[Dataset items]
[Start of Attachment]
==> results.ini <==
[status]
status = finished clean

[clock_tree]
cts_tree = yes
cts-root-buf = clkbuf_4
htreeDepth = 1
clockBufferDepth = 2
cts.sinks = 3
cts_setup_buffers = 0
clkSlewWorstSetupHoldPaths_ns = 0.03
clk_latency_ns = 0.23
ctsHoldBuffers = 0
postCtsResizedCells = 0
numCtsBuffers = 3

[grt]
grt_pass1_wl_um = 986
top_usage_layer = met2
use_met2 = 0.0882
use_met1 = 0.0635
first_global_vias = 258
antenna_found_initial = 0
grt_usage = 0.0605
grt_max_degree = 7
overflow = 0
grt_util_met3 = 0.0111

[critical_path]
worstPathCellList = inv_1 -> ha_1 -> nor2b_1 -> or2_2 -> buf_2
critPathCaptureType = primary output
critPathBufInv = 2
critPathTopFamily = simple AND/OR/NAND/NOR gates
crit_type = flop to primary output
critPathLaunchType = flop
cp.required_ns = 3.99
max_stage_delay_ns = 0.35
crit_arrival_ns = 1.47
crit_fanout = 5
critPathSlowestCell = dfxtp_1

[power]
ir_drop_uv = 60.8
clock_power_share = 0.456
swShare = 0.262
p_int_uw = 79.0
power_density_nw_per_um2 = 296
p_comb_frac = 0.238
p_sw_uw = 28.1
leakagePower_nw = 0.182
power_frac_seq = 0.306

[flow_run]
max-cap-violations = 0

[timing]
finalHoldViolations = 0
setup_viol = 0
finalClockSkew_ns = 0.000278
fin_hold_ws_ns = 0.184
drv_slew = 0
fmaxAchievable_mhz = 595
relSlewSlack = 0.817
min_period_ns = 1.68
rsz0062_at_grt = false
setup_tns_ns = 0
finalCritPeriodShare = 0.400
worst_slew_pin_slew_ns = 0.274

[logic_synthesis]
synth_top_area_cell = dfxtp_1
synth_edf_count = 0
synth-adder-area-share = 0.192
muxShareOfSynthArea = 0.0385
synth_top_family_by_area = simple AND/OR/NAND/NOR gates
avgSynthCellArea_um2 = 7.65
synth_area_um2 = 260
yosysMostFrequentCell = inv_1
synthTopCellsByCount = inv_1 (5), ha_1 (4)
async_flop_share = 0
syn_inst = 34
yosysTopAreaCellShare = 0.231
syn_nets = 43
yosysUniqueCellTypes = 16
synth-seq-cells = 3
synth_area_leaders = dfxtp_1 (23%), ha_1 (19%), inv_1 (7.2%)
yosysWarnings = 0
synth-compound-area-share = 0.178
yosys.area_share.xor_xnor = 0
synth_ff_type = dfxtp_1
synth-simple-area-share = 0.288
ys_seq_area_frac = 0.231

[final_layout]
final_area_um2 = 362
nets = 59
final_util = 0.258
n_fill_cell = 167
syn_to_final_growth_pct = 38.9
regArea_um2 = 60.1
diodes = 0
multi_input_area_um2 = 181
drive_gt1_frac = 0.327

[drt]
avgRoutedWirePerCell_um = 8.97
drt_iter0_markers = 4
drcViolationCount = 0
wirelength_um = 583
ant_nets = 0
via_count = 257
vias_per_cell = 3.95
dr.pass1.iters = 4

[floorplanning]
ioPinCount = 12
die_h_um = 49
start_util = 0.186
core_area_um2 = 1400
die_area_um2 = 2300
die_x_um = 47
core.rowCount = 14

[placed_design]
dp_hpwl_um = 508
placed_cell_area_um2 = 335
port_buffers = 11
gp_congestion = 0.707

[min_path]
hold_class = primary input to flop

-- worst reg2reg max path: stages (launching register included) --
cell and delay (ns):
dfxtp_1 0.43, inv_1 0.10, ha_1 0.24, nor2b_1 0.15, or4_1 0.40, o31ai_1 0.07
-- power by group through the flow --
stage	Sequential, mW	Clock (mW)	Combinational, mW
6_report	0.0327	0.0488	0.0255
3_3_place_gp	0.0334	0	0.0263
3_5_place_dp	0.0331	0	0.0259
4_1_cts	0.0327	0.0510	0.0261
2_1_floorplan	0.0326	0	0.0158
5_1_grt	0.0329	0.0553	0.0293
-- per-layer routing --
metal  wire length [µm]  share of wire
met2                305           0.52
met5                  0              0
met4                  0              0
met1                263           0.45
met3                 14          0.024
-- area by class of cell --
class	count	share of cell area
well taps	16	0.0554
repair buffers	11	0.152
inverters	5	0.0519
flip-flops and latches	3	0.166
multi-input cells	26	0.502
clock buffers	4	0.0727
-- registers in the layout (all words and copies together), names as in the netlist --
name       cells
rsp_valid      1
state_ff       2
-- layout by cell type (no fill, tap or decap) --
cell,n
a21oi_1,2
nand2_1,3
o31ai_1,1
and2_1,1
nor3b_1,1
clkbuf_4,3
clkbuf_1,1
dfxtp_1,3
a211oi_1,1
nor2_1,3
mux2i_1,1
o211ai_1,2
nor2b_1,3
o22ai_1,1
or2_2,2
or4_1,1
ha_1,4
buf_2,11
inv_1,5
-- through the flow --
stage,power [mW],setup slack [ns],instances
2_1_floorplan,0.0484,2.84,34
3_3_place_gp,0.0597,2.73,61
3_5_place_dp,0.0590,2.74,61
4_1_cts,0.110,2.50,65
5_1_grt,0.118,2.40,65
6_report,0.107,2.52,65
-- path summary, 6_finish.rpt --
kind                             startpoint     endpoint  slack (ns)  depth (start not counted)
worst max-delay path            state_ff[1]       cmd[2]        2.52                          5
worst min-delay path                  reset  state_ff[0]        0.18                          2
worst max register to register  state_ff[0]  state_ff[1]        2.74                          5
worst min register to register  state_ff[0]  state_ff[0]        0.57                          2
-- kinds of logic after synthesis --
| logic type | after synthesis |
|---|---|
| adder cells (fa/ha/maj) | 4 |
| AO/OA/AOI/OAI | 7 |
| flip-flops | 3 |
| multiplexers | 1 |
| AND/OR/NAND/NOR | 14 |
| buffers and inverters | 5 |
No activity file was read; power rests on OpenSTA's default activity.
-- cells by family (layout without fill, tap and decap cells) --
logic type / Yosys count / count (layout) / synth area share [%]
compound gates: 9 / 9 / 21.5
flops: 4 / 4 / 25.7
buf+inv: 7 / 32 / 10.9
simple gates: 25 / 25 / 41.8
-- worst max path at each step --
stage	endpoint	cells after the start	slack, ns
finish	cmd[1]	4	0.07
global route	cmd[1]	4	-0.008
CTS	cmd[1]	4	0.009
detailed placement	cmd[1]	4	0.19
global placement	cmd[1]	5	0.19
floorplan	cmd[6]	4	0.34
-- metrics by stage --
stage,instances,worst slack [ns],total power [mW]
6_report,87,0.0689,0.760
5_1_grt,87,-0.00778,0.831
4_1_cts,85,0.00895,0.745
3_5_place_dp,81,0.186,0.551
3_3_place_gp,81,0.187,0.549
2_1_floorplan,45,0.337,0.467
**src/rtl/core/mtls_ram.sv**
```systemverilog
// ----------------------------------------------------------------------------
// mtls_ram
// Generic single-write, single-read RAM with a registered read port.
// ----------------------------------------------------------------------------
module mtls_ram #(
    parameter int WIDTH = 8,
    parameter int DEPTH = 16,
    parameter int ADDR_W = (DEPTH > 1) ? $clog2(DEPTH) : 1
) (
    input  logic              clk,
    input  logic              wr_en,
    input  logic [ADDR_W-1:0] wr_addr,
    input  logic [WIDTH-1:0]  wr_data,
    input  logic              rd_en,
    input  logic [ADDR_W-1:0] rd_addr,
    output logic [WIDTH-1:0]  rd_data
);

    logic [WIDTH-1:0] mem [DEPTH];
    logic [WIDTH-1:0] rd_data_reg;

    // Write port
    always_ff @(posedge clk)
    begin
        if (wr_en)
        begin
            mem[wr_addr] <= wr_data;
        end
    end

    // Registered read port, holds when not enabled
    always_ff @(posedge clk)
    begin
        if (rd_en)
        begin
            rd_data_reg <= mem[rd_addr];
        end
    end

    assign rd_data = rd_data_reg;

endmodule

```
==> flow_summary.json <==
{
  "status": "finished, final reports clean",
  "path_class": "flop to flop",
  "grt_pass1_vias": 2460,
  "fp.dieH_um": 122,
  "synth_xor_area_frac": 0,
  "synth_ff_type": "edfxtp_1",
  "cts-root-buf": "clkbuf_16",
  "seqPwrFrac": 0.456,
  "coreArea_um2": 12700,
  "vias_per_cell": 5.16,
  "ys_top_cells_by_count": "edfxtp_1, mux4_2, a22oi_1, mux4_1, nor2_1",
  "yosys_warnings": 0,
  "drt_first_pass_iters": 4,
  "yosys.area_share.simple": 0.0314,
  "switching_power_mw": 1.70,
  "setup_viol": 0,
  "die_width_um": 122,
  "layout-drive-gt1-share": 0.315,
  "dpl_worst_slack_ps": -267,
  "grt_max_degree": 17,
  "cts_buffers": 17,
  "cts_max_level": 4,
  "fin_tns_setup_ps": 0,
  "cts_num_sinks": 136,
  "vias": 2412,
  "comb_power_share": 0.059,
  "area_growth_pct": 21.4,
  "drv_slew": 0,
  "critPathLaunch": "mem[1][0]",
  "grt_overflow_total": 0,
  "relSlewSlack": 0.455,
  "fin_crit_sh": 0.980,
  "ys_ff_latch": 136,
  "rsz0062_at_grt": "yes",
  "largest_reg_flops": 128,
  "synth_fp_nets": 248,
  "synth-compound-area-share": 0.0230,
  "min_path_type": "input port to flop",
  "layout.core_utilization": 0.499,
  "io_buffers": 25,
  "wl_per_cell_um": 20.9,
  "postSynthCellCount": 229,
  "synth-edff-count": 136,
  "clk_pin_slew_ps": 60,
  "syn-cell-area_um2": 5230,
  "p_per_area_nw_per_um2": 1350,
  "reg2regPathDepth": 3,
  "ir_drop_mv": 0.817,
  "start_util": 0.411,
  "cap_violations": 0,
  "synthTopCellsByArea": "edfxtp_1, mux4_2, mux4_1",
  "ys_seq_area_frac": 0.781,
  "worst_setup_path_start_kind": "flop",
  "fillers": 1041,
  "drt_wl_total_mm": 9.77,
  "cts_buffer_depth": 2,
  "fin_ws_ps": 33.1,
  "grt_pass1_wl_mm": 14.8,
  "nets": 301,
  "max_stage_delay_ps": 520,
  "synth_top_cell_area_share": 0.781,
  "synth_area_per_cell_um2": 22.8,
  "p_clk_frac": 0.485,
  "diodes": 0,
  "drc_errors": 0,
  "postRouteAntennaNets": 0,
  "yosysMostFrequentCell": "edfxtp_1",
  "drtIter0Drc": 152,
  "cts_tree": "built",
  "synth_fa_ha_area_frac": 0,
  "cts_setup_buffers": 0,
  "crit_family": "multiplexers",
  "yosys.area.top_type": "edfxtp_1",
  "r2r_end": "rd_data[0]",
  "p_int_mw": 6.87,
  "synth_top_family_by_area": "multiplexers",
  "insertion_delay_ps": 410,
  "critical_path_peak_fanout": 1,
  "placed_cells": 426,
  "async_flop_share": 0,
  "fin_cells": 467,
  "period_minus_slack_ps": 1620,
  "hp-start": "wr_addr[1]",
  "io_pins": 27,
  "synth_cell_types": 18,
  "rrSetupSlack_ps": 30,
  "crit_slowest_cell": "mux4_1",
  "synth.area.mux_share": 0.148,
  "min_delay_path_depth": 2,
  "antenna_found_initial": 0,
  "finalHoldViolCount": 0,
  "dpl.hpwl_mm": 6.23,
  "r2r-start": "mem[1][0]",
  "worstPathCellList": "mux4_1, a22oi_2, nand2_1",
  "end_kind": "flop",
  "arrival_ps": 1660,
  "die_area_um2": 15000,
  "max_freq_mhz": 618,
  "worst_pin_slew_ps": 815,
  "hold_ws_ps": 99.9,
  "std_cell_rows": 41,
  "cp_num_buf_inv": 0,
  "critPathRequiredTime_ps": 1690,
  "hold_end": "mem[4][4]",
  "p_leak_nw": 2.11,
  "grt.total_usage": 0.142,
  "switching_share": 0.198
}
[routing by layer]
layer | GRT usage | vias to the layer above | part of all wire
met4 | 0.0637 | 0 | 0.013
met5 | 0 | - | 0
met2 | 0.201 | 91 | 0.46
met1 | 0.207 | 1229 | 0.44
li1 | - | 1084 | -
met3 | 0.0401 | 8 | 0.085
[End of Attachment]
▶ [Required work]:
Report the number of lines in the entries above that include the word "compound" and add nothing to it.

▶ [Answer]:
3